[Dataset entries]
-- Opening Marker --
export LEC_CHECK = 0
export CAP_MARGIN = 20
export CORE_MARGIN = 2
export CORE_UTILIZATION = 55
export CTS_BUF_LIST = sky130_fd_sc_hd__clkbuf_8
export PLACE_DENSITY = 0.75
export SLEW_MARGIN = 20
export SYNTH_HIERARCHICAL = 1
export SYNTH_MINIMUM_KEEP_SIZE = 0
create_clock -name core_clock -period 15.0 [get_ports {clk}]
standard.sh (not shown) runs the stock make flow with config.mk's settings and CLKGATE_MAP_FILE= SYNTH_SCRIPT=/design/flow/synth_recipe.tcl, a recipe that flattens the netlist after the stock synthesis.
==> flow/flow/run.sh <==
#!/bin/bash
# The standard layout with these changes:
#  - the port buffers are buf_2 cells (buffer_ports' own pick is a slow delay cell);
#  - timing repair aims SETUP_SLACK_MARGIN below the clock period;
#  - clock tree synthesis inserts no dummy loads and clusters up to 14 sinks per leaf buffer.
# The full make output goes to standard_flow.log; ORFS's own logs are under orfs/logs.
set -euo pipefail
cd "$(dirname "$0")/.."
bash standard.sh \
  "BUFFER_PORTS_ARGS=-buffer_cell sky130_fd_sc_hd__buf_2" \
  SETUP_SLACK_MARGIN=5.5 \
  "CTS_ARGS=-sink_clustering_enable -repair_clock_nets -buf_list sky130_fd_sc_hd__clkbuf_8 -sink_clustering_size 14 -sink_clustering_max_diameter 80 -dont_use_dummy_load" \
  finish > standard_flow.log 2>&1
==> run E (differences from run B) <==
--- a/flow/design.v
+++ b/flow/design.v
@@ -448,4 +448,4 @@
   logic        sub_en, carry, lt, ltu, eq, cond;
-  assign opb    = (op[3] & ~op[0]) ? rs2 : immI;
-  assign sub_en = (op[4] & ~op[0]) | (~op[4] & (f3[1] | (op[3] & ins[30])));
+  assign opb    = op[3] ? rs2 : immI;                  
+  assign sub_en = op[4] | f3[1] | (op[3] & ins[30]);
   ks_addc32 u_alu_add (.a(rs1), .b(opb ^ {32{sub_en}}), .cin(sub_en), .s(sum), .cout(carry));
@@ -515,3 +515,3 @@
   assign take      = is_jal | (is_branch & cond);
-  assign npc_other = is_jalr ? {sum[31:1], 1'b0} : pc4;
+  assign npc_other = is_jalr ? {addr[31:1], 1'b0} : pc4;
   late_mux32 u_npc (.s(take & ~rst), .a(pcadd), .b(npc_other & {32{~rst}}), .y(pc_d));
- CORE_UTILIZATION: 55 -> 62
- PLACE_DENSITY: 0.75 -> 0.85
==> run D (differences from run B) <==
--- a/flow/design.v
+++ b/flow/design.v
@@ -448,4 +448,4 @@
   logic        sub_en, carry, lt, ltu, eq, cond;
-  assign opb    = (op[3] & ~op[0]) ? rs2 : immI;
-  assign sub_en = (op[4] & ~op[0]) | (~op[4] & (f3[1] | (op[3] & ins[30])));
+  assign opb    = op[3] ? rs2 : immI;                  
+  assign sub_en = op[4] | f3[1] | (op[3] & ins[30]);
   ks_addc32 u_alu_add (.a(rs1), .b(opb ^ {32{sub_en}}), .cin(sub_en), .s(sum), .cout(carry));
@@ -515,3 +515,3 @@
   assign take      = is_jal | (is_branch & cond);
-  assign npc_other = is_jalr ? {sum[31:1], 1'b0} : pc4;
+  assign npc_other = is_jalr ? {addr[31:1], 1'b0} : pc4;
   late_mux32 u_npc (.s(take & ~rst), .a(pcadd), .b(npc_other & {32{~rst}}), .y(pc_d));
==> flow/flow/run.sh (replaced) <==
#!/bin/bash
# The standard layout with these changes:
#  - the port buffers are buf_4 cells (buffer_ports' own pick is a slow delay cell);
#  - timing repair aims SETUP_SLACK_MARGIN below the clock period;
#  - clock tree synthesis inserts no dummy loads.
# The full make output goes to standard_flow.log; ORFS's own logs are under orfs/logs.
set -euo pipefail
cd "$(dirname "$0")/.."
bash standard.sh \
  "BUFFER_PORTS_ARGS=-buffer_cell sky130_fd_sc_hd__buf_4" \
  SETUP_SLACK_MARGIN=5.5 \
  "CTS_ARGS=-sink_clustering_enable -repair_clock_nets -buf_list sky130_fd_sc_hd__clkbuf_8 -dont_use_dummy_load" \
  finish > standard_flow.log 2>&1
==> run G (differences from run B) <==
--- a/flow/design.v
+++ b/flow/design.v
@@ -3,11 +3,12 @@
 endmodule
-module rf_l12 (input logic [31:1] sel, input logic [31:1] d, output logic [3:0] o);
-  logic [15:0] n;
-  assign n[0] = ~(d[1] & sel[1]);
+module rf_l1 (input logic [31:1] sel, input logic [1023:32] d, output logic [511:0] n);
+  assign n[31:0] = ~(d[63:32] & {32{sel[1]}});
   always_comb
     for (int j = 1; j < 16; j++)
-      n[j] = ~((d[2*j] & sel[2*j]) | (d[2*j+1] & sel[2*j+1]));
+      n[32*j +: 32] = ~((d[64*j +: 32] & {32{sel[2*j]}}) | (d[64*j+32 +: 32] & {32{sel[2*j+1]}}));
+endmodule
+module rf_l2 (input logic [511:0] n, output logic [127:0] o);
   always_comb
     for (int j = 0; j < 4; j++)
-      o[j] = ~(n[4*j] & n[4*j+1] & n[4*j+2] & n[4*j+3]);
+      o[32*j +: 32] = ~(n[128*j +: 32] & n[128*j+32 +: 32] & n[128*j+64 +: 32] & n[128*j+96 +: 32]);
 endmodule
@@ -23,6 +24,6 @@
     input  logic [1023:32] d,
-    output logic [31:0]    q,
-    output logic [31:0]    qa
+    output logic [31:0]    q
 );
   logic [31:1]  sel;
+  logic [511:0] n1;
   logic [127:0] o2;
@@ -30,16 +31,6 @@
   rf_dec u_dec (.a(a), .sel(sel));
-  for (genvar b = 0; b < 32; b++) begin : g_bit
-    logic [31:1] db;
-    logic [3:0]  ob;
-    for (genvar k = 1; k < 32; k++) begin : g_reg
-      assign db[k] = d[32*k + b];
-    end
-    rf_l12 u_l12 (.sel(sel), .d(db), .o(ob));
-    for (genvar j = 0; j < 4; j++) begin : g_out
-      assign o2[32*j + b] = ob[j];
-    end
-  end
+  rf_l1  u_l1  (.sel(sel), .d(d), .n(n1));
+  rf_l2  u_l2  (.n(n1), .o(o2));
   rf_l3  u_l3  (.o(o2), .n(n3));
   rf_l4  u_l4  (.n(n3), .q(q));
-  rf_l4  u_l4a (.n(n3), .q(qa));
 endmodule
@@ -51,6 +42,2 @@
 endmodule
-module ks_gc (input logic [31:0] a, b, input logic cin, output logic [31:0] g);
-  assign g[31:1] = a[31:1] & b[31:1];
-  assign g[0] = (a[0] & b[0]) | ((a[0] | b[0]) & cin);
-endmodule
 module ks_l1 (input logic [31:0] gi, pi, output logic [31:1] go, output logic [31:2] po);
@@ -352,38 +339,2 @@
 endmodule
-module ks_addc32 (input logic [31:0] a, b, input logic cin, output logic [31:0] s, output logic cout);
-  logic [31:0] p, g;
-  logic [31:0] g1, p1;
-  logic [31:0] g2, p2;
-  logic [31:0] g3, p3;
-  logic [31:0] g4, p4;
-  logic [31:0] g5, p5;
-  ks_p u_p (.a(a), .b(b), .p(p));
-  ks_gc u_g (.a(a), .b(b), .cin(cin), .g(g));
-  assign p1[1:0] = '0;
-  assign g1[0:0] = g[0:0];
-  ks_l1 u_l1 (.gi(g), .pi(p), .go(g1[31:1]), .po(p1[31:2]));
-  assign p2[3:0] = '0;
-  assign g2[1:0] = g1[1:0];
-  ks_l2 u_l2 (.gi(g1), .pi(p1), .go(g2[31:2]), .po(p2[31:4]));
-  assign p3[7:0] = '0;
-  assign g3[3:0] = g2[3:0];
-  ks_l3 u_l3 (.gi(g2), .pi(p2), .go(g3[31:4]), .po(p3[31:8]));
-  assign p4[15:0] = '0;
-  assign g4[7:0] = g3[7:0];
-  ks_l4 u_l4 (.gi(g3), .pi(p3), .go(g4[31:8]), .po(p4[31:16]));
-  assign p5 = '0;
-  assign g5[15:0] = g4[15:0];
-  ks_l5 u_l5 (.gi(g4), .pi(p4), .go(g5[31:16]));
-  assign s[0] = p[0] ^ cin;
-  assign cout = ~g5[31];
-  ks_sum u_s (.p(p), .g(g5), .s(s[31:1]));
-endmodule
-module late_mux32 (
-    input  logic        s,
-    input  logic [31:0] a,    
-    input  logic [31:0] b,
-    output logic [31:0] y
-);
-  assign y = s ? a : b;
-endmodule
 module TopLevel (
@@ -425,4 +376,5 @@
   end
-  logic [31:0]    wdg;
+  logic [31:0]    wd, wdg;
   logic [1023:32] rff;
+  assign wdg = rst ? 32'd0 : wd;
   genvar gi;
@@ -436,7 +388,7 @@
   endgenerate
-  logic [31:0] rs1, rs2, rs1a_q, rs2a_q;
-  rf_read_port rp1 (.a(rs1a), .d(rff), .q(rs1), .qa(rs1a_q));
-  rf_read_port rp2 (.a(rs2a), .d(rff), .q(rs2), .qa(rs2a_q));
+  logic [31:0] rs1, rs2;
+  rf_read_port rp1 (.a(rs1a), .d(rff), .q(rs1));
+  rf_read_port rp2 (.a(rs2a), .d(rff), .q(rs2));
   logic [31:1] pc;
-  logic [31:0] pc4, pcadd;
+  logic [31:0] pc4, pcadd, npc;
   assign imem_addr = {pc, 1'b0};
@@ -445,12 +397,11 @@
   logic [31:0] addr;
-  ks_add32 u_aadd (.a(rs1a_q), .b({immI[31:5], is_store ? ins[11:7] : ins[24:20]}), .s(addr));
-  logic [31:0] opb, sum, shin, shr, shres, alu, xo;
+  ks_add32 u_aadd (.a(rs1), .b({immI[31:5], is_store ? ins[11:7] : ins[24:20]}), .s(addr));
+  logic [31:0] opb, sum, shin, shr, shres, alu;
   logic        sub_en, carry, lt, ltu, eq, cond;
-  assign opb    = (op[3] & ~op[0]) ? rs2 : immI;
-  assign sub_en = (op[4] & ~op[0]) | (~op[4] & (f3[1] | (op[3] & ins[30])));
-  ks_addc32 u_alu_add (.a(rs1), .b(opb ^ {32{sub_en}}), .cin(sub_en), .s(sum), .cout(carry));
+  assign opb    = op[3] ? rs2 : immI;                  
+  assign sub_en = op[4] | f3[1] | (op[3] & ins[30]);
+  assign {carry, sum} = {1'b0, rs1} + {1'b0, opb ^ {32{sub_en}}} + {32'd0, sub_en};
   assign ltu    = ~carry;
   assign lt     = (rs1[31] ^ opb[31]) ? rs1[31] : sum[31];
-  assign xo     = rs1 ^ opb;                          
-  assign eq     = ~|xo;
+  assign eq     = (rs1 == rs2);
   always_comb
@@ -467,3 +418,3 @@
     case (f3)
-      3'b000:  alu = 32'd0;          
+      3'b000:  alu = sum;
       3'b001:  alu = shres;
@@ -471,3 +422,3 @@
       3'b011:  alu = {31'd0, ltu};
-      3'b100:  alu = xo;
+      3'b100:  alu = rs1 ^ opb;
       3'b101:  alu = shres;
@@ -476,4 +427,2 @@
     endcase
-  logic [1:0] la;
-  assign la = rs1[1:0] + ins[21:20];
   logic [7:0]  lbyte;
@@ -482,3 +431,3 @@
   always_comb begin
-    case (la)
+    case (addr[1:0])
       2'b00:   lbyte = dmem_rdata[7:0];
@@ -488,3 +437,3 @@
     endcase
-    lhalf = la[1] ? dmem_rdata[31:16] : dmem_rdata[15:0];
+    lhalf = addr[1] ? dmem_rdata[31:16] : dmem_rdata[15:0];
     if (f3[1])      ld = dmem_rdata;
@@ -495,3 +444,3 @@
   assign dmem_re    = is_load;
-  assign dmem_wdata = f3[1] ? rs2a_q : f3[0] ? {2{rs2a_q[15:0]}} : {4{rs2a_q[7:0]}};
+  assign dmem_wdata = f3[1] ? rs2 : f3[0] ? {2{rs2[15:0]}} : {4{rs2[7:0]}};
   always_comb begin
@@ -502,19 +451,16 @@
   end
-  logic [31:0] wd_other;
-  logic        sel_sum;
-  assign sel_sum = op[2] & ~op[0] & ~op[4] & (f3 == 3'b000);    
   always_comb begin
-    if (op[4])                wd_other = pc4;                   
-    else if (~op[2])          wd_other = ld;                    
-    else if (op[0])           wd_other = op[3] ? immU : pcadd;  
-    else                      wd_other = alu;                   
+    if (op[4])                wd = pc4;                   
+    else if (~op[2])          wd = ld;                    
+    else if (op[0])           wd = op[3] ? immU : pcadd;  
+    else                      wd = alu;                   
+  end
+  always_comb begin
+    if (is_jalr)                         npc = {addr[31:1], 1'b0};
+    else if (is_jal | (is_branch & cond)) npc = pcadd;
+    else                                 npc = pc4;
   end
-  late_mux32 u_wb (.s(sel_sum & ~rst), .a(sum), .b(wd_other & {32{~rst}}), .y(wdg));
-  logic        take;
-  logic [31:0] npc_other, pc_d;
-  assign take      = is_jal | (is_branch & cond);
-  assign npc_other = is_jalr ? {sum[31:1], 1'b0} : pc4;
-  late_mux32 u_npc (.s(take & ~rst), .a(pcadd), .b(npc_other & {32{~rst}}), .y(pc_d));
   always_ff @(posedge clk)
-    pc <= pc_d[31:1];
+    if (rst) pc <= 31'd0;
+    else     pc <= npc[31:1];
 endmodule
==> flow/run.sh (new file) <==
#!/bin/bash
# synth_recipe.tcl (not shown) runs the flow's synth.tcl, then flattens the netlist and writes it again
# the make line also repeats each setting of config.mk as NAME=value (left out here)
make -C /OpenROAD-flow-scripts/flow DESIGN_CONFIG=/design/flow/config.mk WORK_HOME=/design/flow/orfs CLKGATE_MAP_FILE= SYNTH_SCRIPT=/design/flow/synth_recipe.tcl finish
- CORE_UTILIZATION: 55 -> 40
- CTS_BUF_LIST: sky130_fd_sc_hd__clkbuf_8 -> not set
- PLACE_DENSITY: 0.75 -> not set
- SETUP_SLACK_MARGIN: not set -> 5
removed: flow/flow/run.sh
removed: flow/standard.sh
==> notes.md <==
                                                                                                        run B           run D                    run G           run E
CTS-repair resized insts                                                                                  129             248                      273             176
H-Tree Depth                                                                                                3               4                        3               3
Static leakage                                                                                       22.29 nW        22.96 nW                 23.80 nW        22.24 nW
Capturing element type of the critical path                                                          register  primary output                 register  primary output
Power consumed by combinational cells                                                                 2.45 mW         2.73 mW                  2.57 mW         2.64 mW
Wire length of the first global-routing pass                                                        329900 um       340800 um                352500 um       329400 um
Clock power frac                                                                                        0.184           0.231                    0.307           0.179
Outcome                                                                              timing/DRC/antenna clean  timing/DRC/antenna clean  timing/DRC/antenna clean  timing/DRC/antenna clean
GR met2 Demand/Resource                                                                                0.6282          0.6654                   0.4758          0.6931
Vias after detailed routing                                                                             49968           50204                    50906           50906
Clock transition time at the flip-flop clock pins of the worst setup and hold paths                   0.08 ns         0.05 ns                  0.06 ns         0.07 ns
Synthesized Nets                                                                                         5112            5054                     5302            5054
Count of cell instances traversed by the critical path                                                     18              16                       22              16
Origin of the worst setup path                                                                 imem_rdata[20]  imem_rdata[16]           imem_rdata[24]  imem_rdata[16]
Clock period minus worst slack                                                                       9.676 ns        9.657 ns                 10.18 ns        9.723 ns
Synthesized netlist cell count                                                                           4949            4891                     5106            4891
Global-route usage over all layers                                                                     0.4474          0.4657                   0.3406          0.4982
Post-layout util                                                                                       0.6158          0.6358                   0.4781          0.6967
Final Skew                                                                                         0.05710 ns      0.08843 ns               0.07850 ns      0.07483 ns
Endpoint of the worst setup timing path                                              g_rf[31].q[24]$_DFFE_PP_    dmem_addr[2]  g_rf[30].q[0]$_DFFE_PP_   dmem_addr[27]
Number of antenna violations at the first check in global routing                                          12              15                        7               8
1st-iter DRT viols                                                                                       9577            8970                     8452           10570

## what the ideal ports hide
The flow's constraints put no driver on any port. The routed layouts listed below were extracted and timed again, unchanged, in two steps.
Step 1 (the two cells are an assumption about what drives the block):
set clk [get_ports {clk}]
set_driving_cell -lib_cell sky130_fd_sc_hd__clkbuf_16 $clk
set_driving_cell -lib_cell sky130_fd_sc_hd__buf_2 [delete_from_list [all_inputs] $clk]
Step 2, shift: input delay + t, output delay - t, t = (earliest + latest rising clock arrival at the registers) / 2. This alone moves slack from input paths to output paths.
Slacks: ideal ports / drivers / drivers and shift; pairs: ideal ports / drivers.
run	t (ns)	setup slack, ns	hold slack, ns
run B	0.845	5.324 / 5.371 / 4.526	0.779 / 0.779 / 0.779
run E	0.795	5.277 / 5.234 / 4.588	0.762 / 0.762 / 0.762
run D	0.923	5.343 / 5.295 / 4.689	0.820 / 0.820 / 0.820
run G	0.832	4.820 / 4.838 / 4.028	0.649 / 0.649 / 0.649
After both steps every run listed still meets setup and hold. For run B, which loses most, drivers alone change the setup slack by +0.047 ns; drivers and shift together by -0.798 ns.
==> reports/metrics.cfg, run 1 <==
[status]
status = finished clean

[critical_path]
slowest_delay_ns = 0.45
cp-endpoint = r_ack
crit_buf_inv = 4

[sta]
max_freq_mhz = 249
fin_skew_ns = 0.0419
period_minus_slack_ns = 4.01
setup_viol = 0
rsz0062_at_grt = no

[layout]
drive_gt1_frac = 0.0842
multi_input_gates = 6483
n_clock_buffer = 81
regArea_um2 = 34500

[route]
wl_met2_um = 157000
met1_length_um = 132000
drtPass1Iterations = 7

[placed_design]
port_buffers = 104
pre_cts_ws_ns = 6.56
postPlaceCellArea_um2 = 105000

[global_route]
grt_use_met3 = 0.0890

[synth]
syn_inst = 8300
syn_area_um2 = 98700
What follows belongs to an exercise in optimizing a design on an open flow for small area; a production flow would make more cautious choices. Only simulation tests tie the RTL to the original design; equivalence was not proved. No activity file was given, so power comes from the tool's default toggle rates.

Design SD_TOP, start of the top module:
module SD_TOP(
    input      rst_n,
    input      clk,
    input      SD_MISO,
    output     SD_CK,
    output     SD_MOSI,
    output     SD_CSn
);
function [12:0] dec13(input [12:0] x);
    integer i; reg bw;
    begin
        bw = 1'b1;
        for(i = 0; i < 13; i = i + 1)begin
            dec13[i] = x[i] ^ bw;
            bw       = bw & ~x[i];
        end
    end
endfunction
function [5:0] dec6(input [5:0] x);
    integer i; reg bw;
    begin
        bw = 1'b1;
        for(i = 0; i < 6; i = i + 1)begin
            dec6[i] = x[i] ^ bw;
            bw      = bw & ~x[i];
        end
    end
endfunction
function [3:0] dec4(input [3:0] x);
    integer i; reg bw;
    begin
        bw = 1'b1;
        for(i = 0; i < 4; i = i + 1)begin
            dec4[i] = x[i] ^ bw;
            bw      = bw & ~x[i];
        end
    end
endfunction
function [2:0] inc3(input [2:0] x);
    begin
        inc3 = {x[2] ^ (x[1] & x[0]), x[1] ^ x[0], ~x[0]};
    end
endfunction
reg [3:0] dv;
always@(posedge clk or negedge rst_n)begin
    if(!rst_n) dv <= 4'd0;
    else       dv <= dec4(dv);
end
wire rise = (dv == 4'd0);
wire fall = (dv == 4'd8);
assign SD_CK = dv[3];
localparam C0    = 5'd0,   
           W01   = 5'd1,   
           C8    = 5'd2,   
           WA    = 5'd3,   
           C55   = 5'd4,   
           C55W  = 5'd5,   
           A41   = 5'd6,   
           A41W  = 5'd7,   
           C17   = 5'd8,   
           RRESP = 5'd9,   
           RDUM  = 5'd10,  
           RREAD = 5'd11,  
           C24   = 5'd16,  
           WCW   = 5'd17,  
           WCP   = 5'd18,  
           WDATA = 5'd24,  
           WDATF = 5'd25,  
           WDUM  = 5'd26,  
           WFIRE = 5'd27;  
localparam [47:0] CMD0   = {8'h40,8'h00,8'h00,8'h00,8'h00,8'h95};
  ...
Size: roughly 36 flip-flops.
Settings: LEC_CHECK=0, ABC_AREA=1, CAP_MARGIN=20, CORE_MARGIN=2, CORE_UTILIZATION=65, PLACE_DENSITY=0.75, SLEW_MARGIN=20; clock period 10.0 ns.
standard.sh (not shown) runs the stock make flow with config.mk's settings and CLKGATE_MAP_FILE= SYNTH_SCRIPT=/design/flow/synth_recipe.tcl, a recipe that flattens the netlist after the stock synthesis.
==> flow/flow/run.sh <==
#!/bin/bash
# Standard ORFS layout, except:
# - synthesis maps the logic with an area-oriented ABC script
#   (flow/abc_area.script) and leaves adders to ABC instead of mapping them
#   to half/full-adder cells first; the synthesis script itself
#   (synth_recipe.tcl) and every register are unchanged;
# - the port buffers are buf_1 cells;
# - clock tree synthesis uses clkbuf_4 cells and no dummy loads.
set -euo pipefail
W=$PWD
rm -rf "$W/scripts_area"
cp -r "$FLOW_HOME/scripts" "$W/scripts_area"
cp "$W/flow/abc_area.script" "$W/scripts_area/abc_area.script"
bash standard.sh synth SCRIPTS_DIR="$W/scripts_area" ADDER_MAP_FILE= > "$W/synth.log" 2>&1
bash standard.sh finish \
    "BUFFER_PORTS_ARGS=-buffer_cell sky130_fd_sc_hd__buf_1" \
    "CTS_ARGS=-sink_clustering_enable -repair_clock_nets -dont_use_dummy_load -buf_list sky130_fd_sc_hd__clkbuf_4 -root_buf sky130_fd_sc_hd__clkbuf_4" \
    > "$W/layout.log" 2>&1
==> flow/flow/abc_area.script <==
strash
dc2
&get -n; &deepsyn -T 150; &put
strash; &get -n; &dch -f; &nf -R 1000; &put
strash; &get -n; &dch -f; &nf -R 1000; &put
topo
dnsize
Next try:
--- a/flow/design.v
+++ b/flow/design.v
@@ -69,23 +69,23 @@
            WDUM  = 5'd26,  
            WFIRE = 5'd27;  
 localparam [47:0] CMD0   = {8'h40,8'h00,8'h00,8'h00,8'h00,8'h95};
 localparam [47:0] CMD8   = {8'h48,8'h00,8'h00,8'h01,8'haa,8'h87};
 localparam [47:0] CMD55  = {8'h77,8'h00,8'h00,8'h00,8'h00,8'hff};
 localparam [47:0] ACMD41 = {8'h69,8'h40,8'h00,8'h00,8'h00,8'hff};
 localparam [47:0] CMD17  = {8'h51,8'h00,8'h00,8'h00,8'h00,8'hff};
 localparam [47:0] CMD24  = {8'h58,8'h00,8'h00,8'h00,8'h00,8'hff};
 reg [4:0]  st;
 reg [12:0] mc;    
 reg [5:0]  rc;    
-reg        en,rv;
+reg        rv;
 reg [3:0]  t;     
 reg        mosi,cs;
 reg [48:0] cv;
 always@(*)begin
     case(st)
         C0     : cv = {CMD0  ,1'b1};
         C8     : cv = {CMD8  ,1'b1};
         C55    : cv = {CMD55 ,1'b1};
         A41    : cv = {ACMD41,1'b1};
         C17    : cv = {CMD17 ,1'b1};
         default: cv = {CMD24 ,1'b1};
@@ -100,23 +100,22 @@
 wire [7:0] wbyte = (mc[12] & mc[5])   ? 8'hfe :
                    (mc[12:4] == 9'd1) ? 8'hff : mc[10:3];
 wire wbit = wbyte[mc[2:0]];
 wire p00 = (t == 4'b0111);
 wire pfe = (t == 4'b1111);
 wire b = SD_MISO;
 always@(posedge clk or negedge rst_n)begin
     if(!rst_n)begin
         st   <= C0;
         mc   <= 13'd1073;
         rc   <= 6'd0;
-        en   <= 1'b0;
         rv   <= 1'b0;
         t    <= 4'd0;
         mosi <= 1'b0;
         cs   <= 1'b0;
     end
     else if(fall)begin
         case(st)
             C0,C8,C55,A41,C17,C24:begin
                 cs   <= pre;
                 mosi <= cbit;
                 mc   <= mcd;
@@ -252,46 +251,45 @@
             WFIRE:begin
                 rc <= (|rc) ? dec6(rc) : rc;
                 if(rc == 6'd0) cs <= 1'b1;
             end
             default:;
         endcase
     end
     else if(rise)begin
         case(st[4:3])
             2'b00:begin 
                 if(!mosi)begin
-                    en <= 1'b0;
+                    rc <= 6'd0;
                     t  <= 4'd0;
                 end
-                else if(!b & !en)begin
+                else if(!b & (rc == 6'd0))begin
                     rv   <= 1'b0;
-                    en   <= 1'b1;
-                    rc   <= 6'd47;
+                    rc   <= 6'd48;
                     t[0] <= 1'b1;
                 end
-                else if(en)begin
-                    if(rc != 6'd0)begin
+                else if(rc != 6'd0)begin
+                    if(rc != 6'd1)begin
                         rc <= dec6(rc);
-                        if(rc >= 6'd42)      t[0] <= t[0] & ~b;
-                        else if(rc == 6'd41) begin
+                        if(rc >= 6'd43)      t[0] <= t[0] & ~b;
+                        else if(rc == 6'd42) begin
                             t[1] <= t[0] &  b;
                             t[0] <= t[0] & ~b;
                         end
-                        else if(rc == 6'd20) t[2] <= ~b;
-                        else if(rc == 6'd19 | rc == 6'd18) t[2] <= t[2] & ~b;
-                        else if(rc == 6'd17) t[2] <= t[2] & b;
+                        else if(rc == 6'd21) t[2] <= ~b;
+                        else if(rc == 6'd20 | rc == 6'd19) t[2] <= t[2] & ~b;
+                        else if(rc == 6'd18) t[2] <= t[2] & b;
                     end
                     else begin
                         rv <= 1'b1;
-                        en <= 1'b0;
+                        rc <= 6'd0;
                     end
                 end
                 else rv <= 1'b0;
             end
             2'b01:begin 
                 if(t[3])begin
                     if(t[2:0] == 3'd7) t <= b ? 4'b1000 : 4'b0001;
                     else if(b)         t <= {1'b1, (t[2:0] == 3'd6) ? 3'd6 : inc3(t[2:0])};
                     else               t <= (t[2:0] == 3'd6) ? 4'b1111 : 4'b0000;
                 end
                 else begin
What happened: Cell area is about the same; sequential power is higher by about 4%; combinational power is higher to 2.6 times its value; total power is higher by 7.3%; register-to-register slack gains 160 ps; wire length is higher by 6.5%; non-clock buffer count is higher by 1; via count is higher by 6.0%; first-iteration DRC count is higher by 26%; die area hardly moves; count of clock-buffer cells in the layout stays the same; maximum frequency is higher by 5.9%; worst setup slack gains 230 ps.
-- Closing Marker --
Task to complete: Please reproduce the lines from the line with "drive_gt1_frac = 0.0842" to the line with "syn_inst = 8300", both ends included, exactly as they appear above.

Result:
drive_gt1_frac = 0.0842
multi_input_gates = 6483
n_clock_buffer = 81
regArea_um2 = 34500

[route]
wl_met2_um = 157000
met1_length_um = 132000
drtPass1Iterations = 7

[placed_design]
port_buffers = 104
pre_cts_ws_ns = 6.56
postPlaceCellArea_um2 = 105000

[global_route]
grt_use_met3 = 0.0890

[synth]
syn_inst = 8300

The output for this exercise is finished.